Deidentified samples were retrieved from Oregon Health & Science University (OHSU) under the Oregon Pancreas Tissue Registry and the Brenden-Colson Center for Pancreatic Care. Informed consent was obtained from all subjects. All experimental protocols were approved by the OHSU Institutional Review Board. All methods were carried out in accordance with relevant guidelines and regulations. At least 1.5 mL of whole blood was processed immediately using SepMate™ (STEMCELL Technologies, cat# 85450) protocol. Cells were counted using CountessTM II (Applied Biosystems) automated cell counter and diluted to 1 × 107cells/mL in cold DEP buffer and stored on ice. As previously described the chip was primed with degassed DEP buffer and the voltage/frequency parameters were set prior to sample loading. The total sample (60–100 µL) was loaded onto the chip and processed for at least 30 min but not more than 60 min.
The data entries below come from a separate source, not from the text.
What follows belongs to an exercise in optimizing a design on an open flow for small area; a production flow would make more cautious choices.
The RTL was checked by simulation tests, not by an equivalence proof against the original design.
Power figures rest on the tool's default switching activity, not on a simulated workload. The clock port is modelled as an ideal driver; clocking choices that lean on that would not hold on a real chip.

Setup of v51:
Design int_regfile_sb, start of the top module:
module int_regfile_sb #(
  parameter int XLEN   = 32,
  parameter int NREGS  = 32,
  parameter int NRD    = 2,
  parameter int BYPASS = 1,
  localparam int AW    = $clog2(NREGS)
) (
  input  logic              clk,
  input  logic              rst,
  input  logic              rd_we,
  input  logic [AW-1:0]     rd_idx,
  input  logic [XLEN-1:0]   rd_data,
  input  logic [NRD-1:0]    rs_re,
  input  logic [NRD*AW-1:0] rs_idx,
  output logic [NRD*XLEN-1:0] rs_data,
  output logic [NRD-1:0]    rs_valid,
  input  logic              sb_set,
  input  logic [AW-1:0]     sb_idx,
  output logic [NRD-1:0]    hazard,
  output logic [NREGS-1:0]  pending
);
  logic [NREGS-1:1][XLEN-1:0] r_regs;
  logic [NREGS-1:1]           r_live;
  logic [NREGS-1:1]           r_pend;
  logic [NREGS-1:1]           w_wsel;
  logic [NREGS-1:1]           w_ssel;
  logic [NRD-1:0]             r_valid;
  logic [NRD*AW-1:0]          r_ridx;
  for (genvar i = 1; i < NREGS; i++) begin : g_reg
    assign w_wsel[i] = rd_we && (rd_idx == AW'(i));
    assign w_ssel[i] = sb_set && (sb_idx == AW'(i));
    always_ff @(posedge clk) begin
      if (w_wsel[i]) r_regs[i] <= rd_data;
    end
    always_ff @(posedge clk or posedge rst) begin
      if (rst) begin
        r_live[i] <= 1'b0;
        r_pend[i] <= 1'b0;
      end else begin
        if (w_wsel[i]) r_live[i] <= 1'b1;
        r_pend[i] <= w_ssel[i] | (r_pend[i] & ~w_wsel[i]);
      end
    end
  end
  assign pending = {r_pend, 1'b0};
  always_ff @(posedge clk or posedge rst) begin
    if (rst) r_valid <= '0;
    else     r_valid <= rs_re;
  end
  assign rs_valid = r_valid;
  always_ff @(posedge clk) begin
    r_ridx <= rs_idx;
  end
  for (genvar g = 0; g < NRD; g++) begin : g_rd
    logic [AW-1:0]   w_idx;
    logic [AW-1:0]   w_ridx;
    logic [XLEN-1:0] w_data;
    assign w_idx  = rs_idx[g*AW +: AW];
    assign w_ridx = r_ridx[g*AW +: AW];
    logic [NREGS-1:0] w_sel;
    assign w_sel[0] = 1'b0;
    for (genvar i = 1; i < NREGS; i++) begin : g_sel
      assign w_sel[i] = (w_ridx == AW'(i)) & r_live[i];
    end
    int_regfile_sb_rdmux #(.XLEN(XLEN), .NREGS(NREGS)) u_mux (
      .i_sel  (w_sel),
      .i_regs ({r_regs, {XLEN{1'b0}}}),
      .o_data (w_data)
    );
    assign rs_data[g*XLEN +: XLEN] = w_data;
    assign hazard[g] = rs_re[g] & pending[w_idx] & ~(rd_we && (rd_idx == w_idx));
  end
  ...
export LEC_CHECK = 0
export CAP_MARGIN = 20
export CORE_MARGIN = 2
export CORE_UTILIZATION = 60
export SLEW_MARGIN = 20
export SYNTH_HIERARCHICAL = 1
create_clock -name core_clock -period 5.0 [get_ports {clk}]
standard.sh (not shown) runs the stock make flow with config.mk's settings and CLKGATE_MAP_FILE= SYNTH_SCRIPT=/design/flow/synth_recipe.tcl, a recipe that flattens the netlist after the stock synthesis.
==> flow/flow/run.sh <==
#!/bin/bash
# The standard ORFS layout with three changes:
#  * port buffers are the smallest plain buffer instead of a delay cell,
#  * clock-tree sinks are clustered into larger groups (fewer leaf buffers),
#  * no dummy loads are added to the clock tree.
set -euo pipefail
export BUFFER_PORTS_ARGS="-buffer_cell sky130_fd_sc_hd__buf_1"
export CTS_ARGS="-sink_clustering_enable -repair_clock_nets -sink_clustering_size 26 -sink_clustering_max_diameter 80 -dont_use_dummy_load"
bash standard.sh finish > standard.log 2>&1
No stage failed in v51, and the final checks on the layout all came back clean.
DNA extraction and droplet digital PCR

After all outlets were collected samples were centrifuges at 800g for 5 min and supernatant was removed. Then Pure™ DNA Extraction Kit was used according to the manufacturer’s protocol. Briefly, 155 µL of digestion buffer was added to the lyophilized proteinase K and resuspended by pipetting up and down for at least 20 times. One fifty microliters of that solution was added to the cell pellets of every outlet and incubated at 65 °C for at least 3 h. After incubation, Ampure XP beads with a 1.2x ratio (v/v) was added and DNA was isolated according to the manufacturer’s protocol. Briefly, samples were under rotation for 10 min prior to magnetic separation of beads and discard of the supernatant. Then 80% ethanol was added to the tube, with samples still in the magnetic rag, and incubated for 30 s before discarding the supernatant. This process was repeated twice and then 11 microliters of water were added to the beads and resuspended. Samples were incubated for 10 min prior to collection of DNA, 10 microliters total, that was either used immediately or store at −20 °C. ddPCR was performed using the ddPCR™ KRAS G12/G13 Screening Kit #1863506 (Bio-Rad Laboratories, CA). Droplets were generated with the Auto Droplet Generator (Bio-Rad Laboratories, CA) and measured on the QX200TM Droplet Reader (Bio-Rad Laboratories, CA). PCR parameters were set according to manufacturer recommendations, 95 °C for 10 min, followed by 40 cycles of 94 °C for 30 s and 55 °C for 1 min, followed by 10 min of 98 °C. Mutant and wild-type KRAS thresholds were set to ≥ 99% of mutant (A549 cell line) and wild-type (A375 cell line) controls were positive and 100% of blanks were negative.

Statistics and reproducibility

For Fig. 3c and Supplementary Fig. 3, Unpair t test was performed to determine significance levels using Prism version 9.0 (GraphPad), P values are indicated by asterisks; P ≤ 0.05 (*) and P ≤ 0.0001 (****). For Fig. 3d, Fisher’s exact test was performed to determine significance levels using Prism version 9.0 (GraphPad); P = 0.048.

Reporting summary

Further information on research design is available in the Nature Research Reporting Summary linked to this article.